Legal Eagle Eye Newsletter for the Nursing Profession(4)2 Nov 95

   Quick Summary: When there is any question regarding the patient’s safety during any transfer maneuver, the person assisting the patient should take the precaution of summoning a second person to assist. In this case, a second nurse should have been summoned before the patient stood up.

   A patient with a complicated medical history was in the hospital recovering from a recent bone marrow harvest. She was in extreme pain, according to the court record. She was assisted to the bathroom commode by an RN. The patient’s husband summoned help when the patient complained to him she was feeling lightheaded and nauseous. An LPN, acting alone, attempted to assist the patient from the commode back to bed. However, the patient fell and sustained a humeral fracture in which avascular necrosis developed.

   The patient sued the hospital, alleging it was negligent for the LPN not to have summoned appropriate assistance, i.e. a second person, to assist the patient from the commode to her bed, and claimed that this negligence was the cause of the patient’s fall and resulting injury.

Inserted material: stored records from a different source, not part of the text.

--- config.mk ---
export PLATFORM = sky130hd
export DESIGN_NAME = count_sequencer
export DESIGN_NICKNAME = d
export VERILOG_FILES = /design/src/rtl/count_sequencer.sv
export SDC_FILE = /design/constraint.sdc
export NUM_CORES = 1
export LEC_CHECK = 0
export ABC_CLOCK_PERIOD_IN_PS = 3100
export BUFFER_PORTS_ARGS = -buffer_cell sky130_fd_sc_hd__buf_2
export CAP_MARGIN = 20
export CORE_AREA = 2 2 39 41
export CTS_CLUSTER_SIZE = 16
export DETAILED_ROUTE_END_ITERATION = 6
export DIE_AREA = 0 0 41 43
export HOLD_SLACK_MARGIN = 0.15
export PLACE_DENSITY = 0.83
export SLEW_MARGIN = 20
export SYNTH_ARGS = -nofsm -noshare
export SYNTH_HDL_FRONTEND = slang
export SYNTH_SLANG_ARGS = --single-unit
--- constraint.sdc ---
create_clock -name clk -period 3.1 [get_ports clk]
set_input_delay 0 -clock clk [delete_from_list [all_inputs] [get_ports clk]]
set_output_delay 0 -clock clk [all_outputs]
set_load 0.01 [all_outputs]
--- src/rtl/count_sequencer.sv ---
// Start/run/done count sequencer with pause, abort and async active-low reset.
// Define COUNT_SEQUENCER_AUTO_RELOAD_EN for free-running reload at terminal count.
module count_sequencer #(
  parameter int WIDTH = 4
) (
  input  logic             clk,
  input  logic             reset,
  input  logic             start_req,
  input  logic [WIDTH-1:0] term_cnt,
  input  logic             pause,
  input  logic             abort,
  output logic             start_ack,
  output logic [WIDTH-1:0] count,
  output logic             busy,
  output logic             done
);

  typedef enum logic [1:0] {
    IDLE = 2'd0,
    RUN  = 2'd1,
    DONE = 2'd2
  } state_e;

  state_e           state_q;
  logic [WIDTH-1:0] tc_q;
  logic [WIDTH-1:0] cnt_q;
  logic             ack_q;
  logic             busy_q;
  logic             done_q;

  always_ff @(posedge clk or negedge reset) begin
    if (!reset) begin
      state_q <= IDLE;
      tc_q    <= '0;
      cnt_q   <= '0;
      ack_q   <= 1'b0;
      busy_q  <= 1'b0;
      done_q  <= 1'b0;
    end else begin
      ack_q  <= 1'b0;
      done_q <= 1'b0;
      unique case (state_q)
        IDLE: begin
          if (start_req && !abort) begin
            tc_q    <= term_cnt;
            cnt_q   <= '0;
            busy_q  <= 1'b1;
            ack_q   <= 1'b1;
            state_q <= RUN;
          end
        end
        RUN: begin
          // abort outranks pause and the terminal check
          if (abort) begin
            cnt_q   <= '0;
            busy_q  <= 1'b0;
            state_q <= IDLE;
          end else if (!pause) begin
            if (cnt_q != tc_q) begin
              cnt_q <= cnt_q + 1'b1;
            end else begin
              done_q <= 1'b1;
`ifdef COUNT_SEQUENCER_AUTO_RELOAD_EN
              cnt_q  <= '0;
`else
              busy_q  <= 1'b0;
              state_q <= DONE;
`endif
            end
          end
        end
        DONE: begin
          if (abort) cnt_q <= '0;
          state_q <= IDLE;
        end
        default: begin
          busy_q  <= 1'b0;
          state_q <= IDLE;
        end
      endcase
    end
  end

  assign start_ack = ack_q;
  assign count     = cnt_q;
  assign busy      = busy_q;
  assign done      = done_q;

endmodule
Yosys cells after proc, flatten, opt, wreduce, memory -nomap -nowiden:

Index checks and enable logic that the tools add are counted.

* output and inout port bits: 7
* bits in registers: 13
* input bits: 9

* bitwise operators: 1
* reductions and logical operators: 8
* equal/unequal tests: 8
* $add $sub $neg: 1
* muxes and demuxes: 22

Operators by type and width (count)
* $mux 4: 5
* $pmux 4 s3: 1
* $mux 1: 10
* $ne 3x3->1 const B: 3
* $mux 2: 4
* $reduce_and 5->1: 1
* $add 4x1->4 const B: 1
* $ne 2x2->1 const B: 2
* $ne 4x4->1: 1
* $pmux 2 s2: 1
* $reduce_and 4->1: 1
* $pmux 1 s3: 1
* $reduce_and 3->1: 1
* $reduce_bool 3->1: 1
* $eq 2x1->1 const B: 1
* $eq 2x2->1 const B: 1
* $logic_not 2->1: 1
* $reduce_and 2->1: 1
* $logic_and 1x1->1: 1
* $logic_not 1->1: 1
* $not 1->1: 1

Depth between registers and ports, before layout:

Gate-level depths: netlist (run 1).

* depth in word-level cells: 5
* depth in mapped cells: 4

Least setup slack after synthesis (run 1):

OpenSTA, ideal clock, no wires.

* path type: register to register
* from: register state_q[0]
* to: register cnt_q[0] (netlist: count[0])
* arrival time: 1.348 ns
* setup slack: 1.627 ns
* required time: 2.975 ns
* stages on the path, launching flop included: 5
* period minus slack after synthesis: 1.473 ns
* cell sequence: dfrtp_1 -> nor4b_4 -> a211oi_2 -> o21bai_1 -> mux2_4

* cells in the longest elaborated chain, start to end: 3
* elaborated cells on any way between the ends: 10

Ends and longest elaborated chain
* from (decl): line 24 `state_e state_q;`
* from (signal assigned): line 33 `state_q <= IDLE;`
* from (signal assigned): line 49 `state_q <= RUN;`
* from (signal assigned): line 57 `state_q <= IDLE;`
* $eq 2x1->1, or another cell as far along: line 42 `unique case (state_q)`
* $ne 3x3->1 (no line), or another cell as far along
* $reduce_and 5->1 (no line)
* to (signal assigned): line 60 `cnt_q <= cnt_q + 1'b1;`
* to (decl): line 26 `logic [WIDTH-1:0] cnt_q;`

Parallel ways exist; a longest one is shown, timed or not.
A chain may end at the register's enable or synchronous reset.

Final worst setup path (run 1):

* from: register cnt_q[0] (netlist: count[0])
* to: register busy_q (netlist: busy)

* cells in the longest elaborated chain, start to end: 3

Ends and longest elaborated chain
* $ne 4x4->1: line 59 `if (cnt_q != tc_q) begin`
* $ne 3x3->1 (no line)
* $reduce_and 4->1 (no line)
* to (signal assigned): line 56 `busy_q <= 1'b0;`
* to (signal assigned): line 66 `busy_q <= 1'b0;`
* to (signal assigned): line 77 `busy_q <= 1'b0;`
* to (decl): line 28 `logic busy_q;`

Every way passes these cells.

==> key figures, run 1 <==
Run status
  • Status: finished, final reports clean

STA
  • Max Slew Vio Count: 0
  • RSZ-0062 raised after global routing: false
  • Max Freq: 0.5035 GHz
  • Final hold viol count: 0
  • Tightest Pin Transition: 0.5724 ns
  • Final WS setup: 1.114 ns
  • Final period utilization: 0.6406
  • Final hold slack: 0.4849 ns
  • Clk_skew: 0.0008587 ns
  • Slew margin rel.: 0.6171
  • Fin crit period: 1.986 ns
  • Final setup viols: 0
  • Setup TNS: 0 ns

Clock network
  • CTS Buf Count: 3
  • Clk slew on worst S/H paths: 0.08 ns
  • H-tree depth: 1
  • Root Driver: clkbuf_4
  • Clock Path Buffers: 2
  • CTS tree: done
  • Worst-Skew Late Latency: 0.27 ns
  • Post-CTS Setup Bufs: 0
  • Clock sink total: 13

Detailed routing
  • DRC Markers: 0
  • Total Wirelength: 1346 um
  • Via density: 5.347
  • Post-DRT Antenna Nets: 0
  • Via count of the routed design: 524
  • Initial drt markers: 3
  • WL per Instance: 13.73 um
  • TritonRoute pass-1 iters: 2

Placed design
  • Buffers on Ports: 15
  • DPL Wire Length: 933.6 um
  • Gp weighted congestion: 0.7394
  • Worst slack, placed: 1.499 ns
  • Placed cells: 83
  • Placed cell areas: 730.7 sq um

Power
  • P_int: 0.0003064 W
  • Seq pwr share: 0.499
  • Switching pwr: 0.0001254 W
  • Net Sw Frac: 0.2905
  • Pwr Density: 498.0 mW/mm^2
  • Combinational power share: 0.258
  • Clock share of power: 0.243
  • Worst vdd ir: 0.0002600 V
  • Leakage power: 0.3955 nW

Critical path
  • Worst Setup End Kind: flip-flop
  • Worst path buffer plus inverter count: 1
  • CP Data Arrival Time: 2.15 ns
  • Max FO, Critical Path: 9
  • Worst Path Required: 3.26 ns
  • Largest delay share family, worst path: buffers and inverters
  • Crit path kind: flip-flop to flip-flop
  • CP peak stage delay: 0.57 ns
  • CP cell instances: xnor2_1 -> nand4_2 -> nor2_1 -> o22ai_1 -> dlygate4sd3_1
  • Startpoint types: flip-flop
  • CP max stage cell: dlygate4sd3_1

Layout
  • Ant. Diodes: 0
  • Layout cells sized above 1: 0.3171
  • Area grow syn2layout: 36.42%
  • Finished Layout Cells: 98
  • Cell area after layout: 867.1 sq um
  • Number of nets in the layout: 93

Yosys
  • Post-Syn Instances: 52
  • Synth warn: 0
  • Post-synth EDFFs: 0
  • Synth Net Count: 62
  • Area contributors post-synth: dfrtp_1 51%, mux2_2 7.1%, xnor2_1 5.5%
  • Post-synth top area share: 0.5118
  • Synth Flop Type: dfrtp_1
  • Ys async rst share: 1.000
  • Avg Cell Area, Syn: 12.22 sq um
  • Library cells used by synthesis: 22
  • Mapped Area: 635.6 sq um
  • Flops & latches, synth: 13
  • Seq/Total Area, Yosys: 0.5118
  • Synth area leader: dfrtp_1

GRT
  • GRT Total Usage: 0.1916
  • Initial antenna violation count: 0
  • Total congestion overflow: 0
  • Vias in the first global route: 533
  • Pin count of the biggest net entering global routing: 14
  • Global-route wire length before repair: 2208 um

Floorplan
  • Die H: 43 um
  • Number of top-level pins: 16
  • Site Rows: 14
  • Full die area: 0.001763 sq mm
  • Initial Util: 0.4593
  • Die Wd: 41 um
  • Core Area: 0.001384 sq mm

Hold path
  • HP Class: input pin to flip-flop

Run
  • Max_cap viols: 0
==> repair_timing <==
item	CTS	global route
hold buffers	11	0
endpoints found under the hold margin	22	0
gates resized for setup	0	0
==> per-layer routing <==
metal  GRT usage  up-vias  part of all wire
li1            -      255                 -
met1      0.2432      251              0.45
met2      0.2781       14              0.48
met3     0.04712        4             0.040
met4      0.1200        0             0.025
met5           0        -                 0
==> registers in the layout, indices dropped and copies added, names as in the netlist <==
signal     count
busy           1
count          4
done           1
start_ack      1
state_q        2
tc_q           4
==> logic make-up after synthesis <==
group | Yosys count | synth area share
simple gates | 18 | 0.1752
flops | 13 | 0.5118
compound gates | 10 | 0.1299
xor+xnor | 5 | 0.06889
mux | 5 | 0.09448
fa+ha+maj | 1 | 0.01968
==> synth_stat cells, drive strengths merged, types with 2 or more instances <==
| cell type | count |
|---|---|
| o311ai | 2 |
| o21bai | 2 |
| nor3b | 2 |
| nor2 | 4 |
| xnor2 | 4 |
| nand2 | 7 |
| nand4 | 2 |
| dfrtp | 13 |
| mux2 | 5 |
==> area by class of cell <==
cell class	instances	area, sq um
clock buffer	4	26.28
timing repair buffer	26	185.2
tap	16	20.02
multi-input combinational	39	310.3
sequential	13	325.3
fill	115	516.7
==> final timing paths <==
check / endpoint / from / cells after the start / slack [ns]
setup reg to reg: busy / count[0] / 5 / 1.11
min in group asynchronous: start_ack / reset / 3 / 0.78
hold reg to reg: tc_q[0] / tc_q[0] / 1 / 0.53
hold / removal: tc_q[2] / term_cnt[2] / 3 / 0.48
max in group asynchronous: count[2] / reset / 3 / 1.95
setup / recovery: busy / count[0] / 5 / 1.11
==> tightest hold or removal path, cell delays in order <==
cell and delay [ns]:
dlygate4sd3_1 0.51, buf_2 0.09, mux2_2 0.13
==> metrics by stage <==
step	total power [W]	utilization
after floorplan	0.0002838	-
after global placement	0.0003109	0.5280
after detailed placement	0.0003145	0.5280
after CTS	0.0004340	0.6266
after global routing	0.0004597	0.6266
final	0.0004318	0.6266
==> placed cells by master, fill, tap and decap left out, drive strengths merged <==
cell	instances
buf	15
nor2	4
xnor2	4
nand4	2
clkbuf	4
ha	1
a41o	1
a22o	1
a21oi	1
a21o	1
nor2b	1
a211oi	1
o22ai	1
nand2	7
o311ai	2
mux2	5
dlygate4sd3	11
nor3b	2
nor4b	1
xor2	1
nand2b	1
dfrtp	13
o21bai	2
==> power by group through the flow <==
stage | clock, W | combinational (W) | sequential, W
2_1_floorplan | 0 | 0.0000646 | 0.000219
3_3_place_gp | 0 | 0.0000927 | 0.000218
3_5_place_dp | 0 | 0.0000954 | 0.000219
4_1_cts | 0.000108 | 0.000111 | 0.000216
5_1_grt | 0.000117 | 0.000123 | 0.000219
6_report | 0.000105 | 0.000112 | 0.000215
No activity file was read; power rests on OpenSTA's default activity.
==> inputs of run 2 (changes only) <==
==> config.mk (replaced) <==
export PLATFORM = sky130hd
export DESIGN_NAME = count_sequencer
export DESIGN_NICKNAME = d
export VERILOG_FILES = /design/src/rtl/count_sequencer.sv
export SDC_FILE = /design/constraint.sdc
export NUM_CORES = 1
export LEC_CHECK = 0
export ABC_CLOCK_PERIOD_IN_PS = 1750
export BUFFER_PORTS_ARGS = -buffer_cell sky130_fd_sc_hd__buf_2
export CAP_MARGIN = 20
export CORE_UTILIZATION = 44
export CTS_CLUSTER_SIZE = 16
export DETAILED_ROUTE_END_ITERATION = 6
export HOLD_SLACK_MARGIN = 0.15
export PLACE_DENSITY = 0.81
export SLEW_MARGIN = 20
export SYNTH_ARGS = -nofsm -noshare
export SYNTH_HDL_FRONTEND = slang
export SYNTH_SLANG_ARGS = --single-unit
==> constraint.sdc (replaced) <==
create_clock -name clk -period 1.75 [get_ports clk]
set_input_delay 0 -clock clk [delete_from_list [all_inputs] [get_ports clk]]
set_output_delay 0 -clock clk [all_outputs]
set_load 0.01 [all_outputs]
==> key figures, run 2 (synthesis gave the netlist of run 1 again) <==
Critical path
  • Worst Path Required: 1.92 ns
  • Worst setup path endpoint: count[0]
  • Worst R2R Setup Slack: 0.23 ns
  • Crit path kind: flip-flop to flip-flop
  • CP Data Arrival Time: 1.69 ns
  • Worst Setup End Kind: flip-flop
  • Worst Reg-to-Reg Cells: 4
  • Max FO, Critical Path: 9
  • Worst R2R End: count[0]
  • CP max stage cell: dfrtp_1
  • CP peak stage delay: 0.47 ns
  • CP Launch Point: count[0]
  • Startpoint types: flip-flop
  • CP cell instances: xnor2_1 -> nand4_2 -> nor2b_1 -> mux2_4
  • RR Startpoint: count[0]

Clock network
  • CTS Buf Count: 3
  • Clk slew on worst S/H paths: 0.08 ns
  • Clock sink total: 13
  • Root Driver: clkbuf_4
  • CTS tree: done
  • Post-CTS Setup Bufs: 0
  • H-tree depth: 1
  • Clock Path Buffers: 2
  • Worst-Skew Late Latency: 0.28 ns

Placed design
  • Placed cells: 83
  • Buffers on Ports: 15
  • Gp weighted congestion: 0.8641
  • DPL Wire Length: 830.3 um
  • Worst slack, placed: 0.2628 ns

Run status
  • Status: finished, final reports clean

Layout
  • Finished Layout Cells: 96
  • Layout cells sized above 1: 0.3333
  • Fill count: 97
  • Most frequent cells in the layout: 15 x buf_2, 13 x dfrtp_1, 9 x dlygate4sd3_1
  • Ant. Diodes: 0
  • Area grow syn2layout: 34.25%
  • Number of nets in the layout: 92
  • Commonest non-fill, non-tap cell in the layout: buf_2

STA
  • Tightest Pin Transition: 0.5851 ns
  • Max Freq: 0.6578 GHz
  • Final period utilization: 0.8687
  • Final setup viols: 0
  • Slew margin rel.: 0.6086
  • RSZ-0062 raised after global routing: false
  • Setup TNS: 0 ns
  • Final hold slack: 0.4892 ns
  • Fin crit period: 1.520 ns
  • Max Slew Vio Count: 0
  • Final hold viol count: 0
  • Clk_skew: 0.001283 ns
  • Final WS setup: 0.2298 ns

Power
  • Seq pwr share: 0.508
  • Net Sw Frac: 0.2908
  • Switching pwr: 0.0002194 W
  • Worst vdd ir: 0.0005434 V
  • Combinational power share: 0.245
  • Leakage power: 0.3916 nW
  • Clock share of power: 0.247
  • P_int: 0.0005350 W
  • Pwr Density: 884.0 mW/mm^2

Run
  • Max_cap viols: 0

Detailed routing
  • Post-DRT Antenna Nets: 0
  • WL per Instance: 13.48 um
  • Total Wirelength: 1294 um
  • Via count of the routed design: 519
  • Initial drt markers: 9
  • DRC Markers: 0
  • TritonRoute pass-1 iters: 4
  • Via density: 5.406

Floorplan
  • Die H: 40.01 um
  • Full die area: 0.001600 sq mm
  • Core Area: 0.001318 sq mm
  • Site Rows: 13
  • Initial Util: 0.4824
  • Die Wd: 40.01 um
  • Number of top-level pins: 16

Hold path
  • HP Class: input pin to flip-flop

GRT
  • Pin count of the biggest net entering global routing: 14
  • GRT Total Usage: 0.2113
  • Vias in the first global route: 492
  • Global-route wire length before repair: 2111 um
  • Initial antenna violation count: 0
  • Total congestion overflow: 0
[run 2: cell types whose count changed in the layout (fill, tap and decap cells not counted), sizes merged]
cell	delta
dlygate4sd3	-2
buf	+1
[run 2: metrics by stage]
step	total power [W]	utilization	instance area, sq um
floorplan	0.0005027	-	635.6
global placement	0.0005515	0.5594	737.0
detailed placement	0.0005589	0.5594	737.0
CTS	0.0007633	0.6477	853.3
global route	0.0008033	0.6477	853.3
finish	0.0007543	0.6477	853.3
[run 2: critical path: cells and delay by family, from the launching register on]
family / cells / cell delay, ns
XOR/XNOR: 1 / 0.21
flip-flops: 1 / 0.47
multiplexers: 1 / 0.27
AND/OR/NAND/NOR: 2 / 0.46
[run 2: area by class of cell]
cell class | count | area (sq um) | area share
flip-flops and latches | 13 | 325.3 | 0.3812
multi-input cells | 39 | 310.3 | 0.3636
repair buffers | 25 | 172.7 | 0.2023
clock buffers | 4 | 26.28 | 0.03079
well taps | 15 | 18.77 | 0.02199
[run 2: power by group through the flow]
stage / logic, W / registers, W / clock network (W)
global route: 0.000207 / 0.000391 / 0.000206
CTS: 0.000186 / 0.000384 / 0.000193
floorplan: 0.000114 / 0.000388 / 0
global placement: 0.000166 / 0.000386 / 0
finish: 0.000185 / 0.000383 / 0.000187
detailed placement: 0.000170 / 0.000389 / 0
[run 2: worst min path at each step]
stage               depth (start not counted)  slack (ns)   startpoint      end
floorplan                                   0       -0.30        reset     busy
finish                                      3        0.49  term_cnt[2]  tc_q[2]
global placement                            1        -0.1        reset     busy
global route                                3        0.50  term_cnt[2]  tc_q[2]
CTS                                         3        0.48  term_cnt[1]  tc_q[1]
detailed placement                          1       -0.09        reset     busy
[run 2: per-layer routing]
layer	vias to the layer above	wire, um	track usage
met5	-	0	0
met4	0	24	0.1034
met3	5	67	0.05556
met2	22	640	0.3548
met1	244	561	0.2465
li1	248	-	-
[run 2: timing repair]
item,CTS,global route
endpoints found under the hold margin,22,0
hold buffers,9,0
gates resized for setup,0,0
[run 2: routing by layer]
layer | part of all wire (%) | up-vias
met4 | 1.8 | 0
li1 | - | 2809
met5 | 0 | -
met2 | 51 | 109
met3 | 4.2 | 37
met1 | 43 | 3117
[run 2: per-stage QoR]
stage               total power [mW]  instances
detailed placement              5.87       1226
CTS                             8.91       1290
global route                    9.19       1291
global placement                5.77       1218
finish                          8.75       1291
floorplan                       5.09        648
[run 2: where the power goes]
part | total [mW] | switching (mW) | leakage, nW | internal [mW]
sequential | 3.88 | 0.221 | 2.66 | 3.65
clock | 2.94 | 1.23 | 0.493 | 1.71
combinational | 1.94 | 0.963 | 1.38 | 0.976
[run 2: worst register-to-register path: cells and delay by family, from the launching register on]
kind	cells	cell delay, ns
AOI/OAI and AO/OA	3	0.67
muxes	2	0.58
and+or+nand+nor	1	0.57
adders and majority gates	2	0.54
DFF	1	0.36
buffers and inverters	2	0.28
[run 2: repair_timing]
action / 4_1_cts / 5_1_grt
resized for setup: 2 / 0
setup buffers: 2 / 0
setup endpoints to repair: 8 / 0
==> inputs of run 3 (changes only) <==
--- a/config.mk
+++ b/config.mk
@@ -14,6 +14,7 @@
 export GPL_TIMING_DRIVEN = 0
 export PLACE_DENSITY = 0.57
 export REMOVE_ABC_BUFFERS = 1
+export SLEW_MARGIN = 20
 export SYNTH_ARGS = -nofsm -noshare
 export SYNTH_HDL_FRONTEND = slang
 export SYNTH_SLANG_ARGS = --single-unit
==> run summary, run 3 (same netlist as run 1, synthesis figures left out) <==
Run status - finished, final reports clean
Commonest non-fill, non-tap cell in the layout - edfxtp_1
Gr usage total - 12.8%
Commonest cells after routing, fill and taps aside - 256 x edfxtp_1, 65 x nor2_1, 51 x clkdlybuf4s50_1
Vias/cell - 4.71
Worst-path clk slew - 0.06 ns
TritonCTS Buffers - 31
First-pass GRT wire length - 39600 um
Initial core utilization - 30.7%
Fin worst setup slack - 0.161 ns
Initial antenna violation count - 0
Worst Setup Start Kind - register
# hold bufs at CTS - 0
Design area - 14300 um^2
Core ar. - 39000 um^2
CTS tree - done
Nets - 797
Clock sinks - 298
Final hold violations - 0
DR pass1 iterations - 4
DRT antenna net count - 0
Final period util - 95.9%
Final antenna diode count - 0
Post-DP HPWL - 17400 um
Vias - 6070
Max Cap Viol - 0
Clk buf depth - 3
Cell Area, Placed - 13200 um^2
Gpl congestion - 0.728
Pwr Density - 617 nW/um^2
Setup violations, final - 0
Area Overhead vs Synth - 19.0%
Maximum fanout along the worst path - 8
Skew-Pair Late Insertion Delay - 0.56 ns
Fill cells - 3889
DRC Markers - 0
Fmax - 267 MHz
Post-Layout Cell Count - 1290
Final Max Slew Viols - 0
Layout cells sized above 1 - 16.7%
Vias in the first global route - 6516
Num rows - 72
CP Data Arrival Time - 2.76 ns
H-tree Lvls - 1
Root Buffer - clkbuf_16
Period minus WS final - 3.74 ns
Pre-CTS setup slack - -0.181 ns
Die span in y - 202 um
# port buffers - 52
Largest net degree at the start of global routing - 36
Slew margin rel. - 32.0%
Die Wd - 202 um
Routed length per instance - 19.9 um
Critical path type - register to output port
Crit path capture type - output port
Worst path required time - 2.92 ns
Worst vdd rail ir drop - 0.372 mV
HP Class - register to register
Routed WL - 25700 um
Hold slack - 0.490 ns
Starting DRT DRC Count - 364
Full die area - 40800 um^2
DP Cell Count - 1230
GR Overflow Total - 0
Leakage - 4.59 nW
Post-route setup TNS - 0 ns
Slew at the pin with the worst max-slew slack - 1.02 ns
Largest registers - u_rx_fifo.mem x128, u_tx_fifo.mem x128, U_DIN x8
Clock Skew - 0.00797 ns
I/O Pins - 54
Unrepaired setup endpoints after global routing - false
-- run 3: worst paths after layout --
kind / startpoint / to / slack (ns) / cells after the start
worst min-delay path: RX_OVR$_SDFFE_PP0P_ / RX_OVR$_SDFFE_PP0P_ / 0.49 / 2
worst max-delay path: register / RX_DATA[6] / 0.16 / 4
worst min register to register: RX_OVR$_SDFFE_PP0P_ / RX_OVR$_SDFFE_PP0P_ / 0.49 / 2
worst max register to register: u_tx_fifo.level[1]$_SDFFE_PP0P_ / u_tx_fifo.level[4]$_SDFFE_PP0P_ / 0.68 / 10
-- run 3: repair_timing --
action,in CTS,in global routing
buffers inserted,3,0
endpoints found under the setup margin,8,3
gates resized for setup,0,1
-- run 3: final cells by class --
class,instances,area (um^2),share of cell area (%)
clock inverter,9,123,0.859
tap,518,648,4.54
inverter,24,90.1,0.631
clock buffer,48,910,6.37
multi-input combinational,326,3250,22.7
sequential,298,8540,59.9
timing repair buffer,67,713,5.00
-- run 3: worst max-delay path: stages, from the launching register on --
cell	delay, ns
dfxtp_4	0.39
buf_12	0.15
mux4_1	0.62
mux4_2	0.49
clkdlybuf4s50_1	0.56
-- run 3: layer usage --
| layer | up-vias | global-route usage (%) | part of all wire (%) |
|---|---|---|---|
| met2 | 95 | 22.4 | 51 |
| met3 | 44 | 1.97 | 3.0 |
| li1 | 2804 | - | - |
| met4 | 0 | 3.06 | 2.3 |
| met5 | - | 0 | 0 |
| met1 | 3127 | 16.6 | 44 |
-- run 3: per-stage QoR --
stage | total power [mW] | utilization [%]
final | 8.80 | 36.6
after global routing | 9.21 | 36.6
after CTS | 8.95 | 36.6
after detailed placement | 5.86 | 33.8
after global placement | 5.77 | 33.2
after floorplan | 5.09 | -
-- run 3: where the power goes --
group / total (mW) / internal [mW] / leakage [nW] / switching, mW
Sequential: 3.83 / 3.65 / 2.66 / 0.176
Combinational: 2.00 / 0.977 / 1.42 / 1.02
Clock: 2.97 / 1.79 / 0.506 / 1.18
$ cat src/rtl/sobel_pkg.sv
// Shared constants and helpers for the Sobel edge core.
// Luma weights sum to 256 so a gray pixel maps to itself.
package sobel_pkg;

    localparam int PIX_W         = 24;
    localparam int LUMA_W        = 8;
    localparam int GRAD_W        = 11;
    localparam int ABS_W         = 10;
    localparam int MAG_W         = 8;
    localparam int CNT_W         = 17;
    localparam int FRAME_PIX_DEF = 130560;

    localparam logic [15:0] C_R = 16'd77;
    localparam logic [15:0] C_G = 16'd150;
    localparam logic [15:0] C_B = 16'd29;

    function automatic logic signed [GRAD_W-1:0] sx(
        input logic [LUMA_W-1:0] v
    );
        return $signed({{(GRAD_W-LUMA_W){1'b0}}, v});
    endfunction

endpackage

   The Supreme Court of Delaware agreed the hospital should be held liable for negligence. It upheld the lower court’s substantial jury verdict in favor of the patient, which was based on the testimony of a nurse who was called as an expert witness at trial on the patient’s behalf. The nurse testified as an expert witness that the standard of care for assisting a patient under these circumstances mandates that adequate assistance be obtained to prevent the patient from falling. Medical Center of Delaware, Inc. vs. Lougheed, 661 A. 2d 1055 (Del., 1995).